En una conversación con El Comercio, el senador mexicano Raymundo Bolaños Azócar, del Partido Acción Nacional (PAN), expresó su preocupación por la relación diplomática deteriorada entre Perú y México, a raíz del asilo político concedido a la expresidenta del Consejo de Ministros, Betssy Chávez. Destacó que esta situación es un resultado de la “ruptura” del principio de no intervención en los asuntos peruanos.
“Desde nuestra perspectiva, lo que se está realizando es un encubrimiento, no un asilo político. Este encubrimiento viola el principio de no intervención, que también tiene un carácter constitucional en México, y justifica la respuesta de Perú,” afirmó.

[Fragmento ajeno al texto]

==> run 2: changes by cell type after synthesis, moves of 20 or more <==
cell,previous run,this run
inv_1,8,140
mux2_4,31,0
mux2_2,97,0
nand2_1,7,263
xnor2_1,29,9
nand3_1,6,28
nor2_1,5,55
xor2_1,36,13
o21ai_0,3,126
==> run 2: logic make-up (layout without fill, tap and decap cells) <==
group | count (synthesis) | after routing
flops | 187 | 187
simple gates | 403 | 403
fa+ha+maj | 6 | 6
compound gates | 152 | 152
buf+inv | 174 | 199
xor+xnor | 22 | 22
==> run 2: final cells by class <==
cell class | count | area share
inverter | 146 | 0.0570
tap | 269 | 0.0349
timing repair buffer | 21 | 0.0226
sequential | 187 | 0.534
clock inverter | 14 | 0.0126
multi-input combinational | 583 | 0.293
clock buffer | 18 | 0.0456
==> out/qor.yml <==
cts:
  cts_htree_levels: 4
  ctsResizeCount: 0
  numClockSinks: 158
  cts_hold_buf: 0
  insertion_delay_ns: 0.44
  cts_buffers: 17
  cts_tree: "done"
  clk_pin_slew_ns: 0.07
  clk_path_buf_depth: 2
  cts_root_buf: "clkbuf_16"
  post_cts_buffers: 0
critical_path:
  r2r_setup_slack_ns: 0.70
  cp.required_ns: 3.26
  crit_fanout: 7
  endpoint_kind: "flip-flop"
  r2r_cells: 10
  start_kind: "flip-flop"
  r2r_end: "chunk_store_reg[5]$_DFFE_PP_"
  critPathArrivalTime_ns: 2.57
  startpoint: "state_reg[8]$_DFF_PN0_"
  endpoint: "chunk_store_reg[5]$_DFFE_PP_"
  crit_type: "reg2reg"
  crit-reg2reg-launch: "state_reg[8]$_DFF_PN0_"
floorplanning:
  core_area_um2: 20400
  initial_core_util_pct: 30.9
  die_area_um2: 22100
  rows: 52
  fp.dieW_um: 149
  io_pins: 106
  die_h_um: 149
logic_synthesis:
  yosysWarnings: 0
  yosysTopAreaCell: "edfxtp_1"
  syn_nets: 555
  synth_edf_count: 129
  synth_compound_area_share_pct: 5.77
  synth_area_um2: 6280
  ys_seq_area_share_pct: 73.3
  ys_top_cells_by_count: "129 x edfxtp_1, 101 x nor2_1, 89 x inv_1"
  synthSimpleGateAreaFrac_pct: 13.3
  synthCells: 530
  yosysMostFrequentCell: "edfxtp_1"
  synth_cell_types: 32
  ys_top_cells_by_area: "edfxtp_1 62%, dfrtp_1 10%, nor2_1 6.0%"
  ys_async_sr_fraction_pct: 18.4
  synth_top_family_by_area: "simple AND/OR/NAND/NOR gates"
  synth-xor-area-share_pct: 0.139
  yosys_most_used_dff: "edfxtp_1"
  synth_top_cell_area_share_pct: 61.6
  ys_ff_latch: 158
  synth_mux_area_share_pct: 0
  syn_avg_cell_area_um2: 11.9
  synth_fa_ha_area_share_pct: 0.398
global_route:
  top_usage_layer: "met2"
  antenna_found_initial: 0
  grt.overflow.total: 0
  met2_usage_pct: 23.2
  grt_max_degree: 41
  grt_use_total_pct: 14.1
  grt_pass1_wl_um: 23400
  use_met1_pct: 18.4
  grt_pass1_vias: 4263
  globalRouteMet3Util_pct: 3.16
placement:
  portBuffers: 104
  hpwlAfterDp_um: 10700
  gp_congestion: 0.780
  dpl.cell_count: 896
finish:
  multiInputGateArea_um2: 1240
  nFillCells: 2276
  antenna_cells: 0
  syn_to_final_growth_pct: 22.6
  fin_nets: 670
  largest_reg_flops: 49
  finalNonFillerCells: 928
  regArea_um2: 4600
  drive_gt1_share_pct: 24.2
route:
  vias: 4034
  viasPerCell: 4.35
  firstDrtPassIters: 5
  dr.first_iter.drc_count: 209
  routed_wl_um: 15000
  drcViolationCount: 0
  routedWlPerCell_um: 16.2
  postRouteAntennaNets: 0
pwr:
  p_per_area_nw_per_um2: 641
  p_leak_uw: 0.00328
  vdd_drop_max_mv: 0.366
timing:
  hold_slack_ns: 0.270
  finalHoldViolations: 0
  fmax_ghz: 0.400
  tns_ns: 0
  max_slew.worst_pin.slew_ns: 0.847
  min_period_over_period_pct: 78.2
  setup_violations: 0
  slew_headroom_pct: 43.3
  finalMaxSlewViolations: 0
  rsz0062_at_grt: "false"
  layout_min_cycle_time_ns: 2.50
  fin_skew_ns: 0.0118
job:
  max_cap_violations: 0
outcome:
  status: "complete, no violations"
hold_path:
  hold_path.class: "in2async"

Como es de conocimiento público, el lunes 3 de noviembre, el Gobierno mexicano anunció el otorgamiento del asilo político a Chávez Chino y la consecuente ruptura de relaciones diplomáticas.
Ante esta situación, Bolaños Azócar declaró que, el miércoles 5, presentó un “Punto de Acuerdo” en la presidencia del Senado mexicano, solicitando a la Secretaría de Relaciones Exteriores una explicación sobre las acciones del Gobierno Federal en relación con el quiebre de relaciones diplomáticas.

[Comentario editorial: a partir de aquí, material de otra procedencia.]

### src/rtl/sbf_pkg.sv
// ============================================================================
// sbf_pkg
// Shared types and constants of the frame decoder.
// ============================================================================
package sbf_pkg;

  localparam int FRAME_BYTES_DEF = 28;
  localparam int CHANNELS_DEF    = 16;

  localparam logic [7:0] HDR_BYTE   = 8'h0F;
  localparam int         FLAG_BYTE  = 23;
  localparam int         MIN_LEN    = 23;
  localparam int         FS_BIT     = 3;
  localparam int         LOST_BIT   = 2;
  localparam int         ANY_FIRST  = 1;
  localparam int         ANY_LAST   = 6;
  localparam int         PRE_STEPS  = ANY_LAST + 2;
  localparam int         RAW_OFFSET = 992;

  localparam logic [15:0] GAP_RESET  = 16'd1000;
  localparam logic [7:0]  HOLD_RESET = 8'd100;

  localparam logic CFG_GAP  = 1'b0;
  localparam logic CFG_HOLD = 1'b1;

  typedef struct packed {
    logic start;
    logic len_ok;
  } dec_req_t;

  typedef struct packed {
    logic              frame_ok;
    logic [3:0]        channel_index;
    logic signed [10:0] channel_value;
    logic              failsafe_flag;
    logic              lost_flag;
    logic [7:0]        valid_count;
    logic              last_result;
  } result_t;

endpackage

### src/rtl/sbf_frame_mem.sv
// ============================================================================
// sbf_frame_mem
// Frame byte store with one write port and one registered read port.
// Entries never written since reset read as zero.
// ============================================================================
module sbf_frame_mem #(
  parameter int FRAME_BYTES = sbf_pkg::FRAME_BYTES_DEF,
  parameter int AW          = $clog2(FRAME_BYTES)
) (
  input  logic          clk,
  input  logic          rst_n,
  input  logic          wr_en,
  input  logic [AW-1:0] wr_addr,
  input  logic [7:0]    wr_data,
  input  logic          rd_en,
  input  logic [AW-1:0] rd_addr,
  output logic [7:0]    rd_data
);

  logic [7:0]             mem [FRAME_BYTES];
  logic [FRAME_BYTES-1:0] valid_r;
  logic [7:0]             q_r;
  logic                   rd_valid_r;

  always_ff @(posedge clk) begin
    if (wr_en) begin
      mem[wr_addr] <= wr_data;
    end
    if (rd_en) begin
      q_r <= mem[rd_addr];
    end
  end

  always_ff @(posedge clk) begin
    if (!rst_n) begin
      valid_r    <= '0;
      rd_valid_r <= 1'b0;
    end else begin
      if (wr_en) begin
        valid_r[wr_addr] <= 1'b1;
      end
      if (rd_en) begin
        rd_valid_r <= valid_r[rd_addr];
      end
    end
  end

  assign rd_data = rd_valid_r ? q_r : 8'd0;

endmodule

El senador también pidió una justificación del asilo político otorgado a Betssy Chávez y urgió al Gobierno federal a garantizar la atención consular de los mexicanos en Perú, así como restablecer las relaciones diplomáticas de inmediato.
Bolaños Azócar mencionó que en su país se ha recibido con “mucha extrañeza” la concesión del asilo político a Chávez Chino, argumentando que según el marco legal mexicano, este tipo de protección debe darse únicamente a aquellos perseguidos por motivos políticos, lo cual no aplica en este caso.
Además, resaltó que las acusaciones en contra de Chávez incluyen rebelión y conspiración, lo que, en su opinión, no constituye una persecución política. “Se está llevando a cabo una investigación por parte del gobierno constitucional de Perú sobre un intento de golpe de Estado en el cual Chávez participó activamente,” añadió.
Finalmente, enfatizó que las decisiones erróneas del Ejecutivo afectan no solo a la población mexicana sino también la imagen del país en el extranjero, expresando que se debe evitar cualquier intervencionismo que dependa de ideologías políticas, ya sea de izquierda o derecha, en la política exterior de México.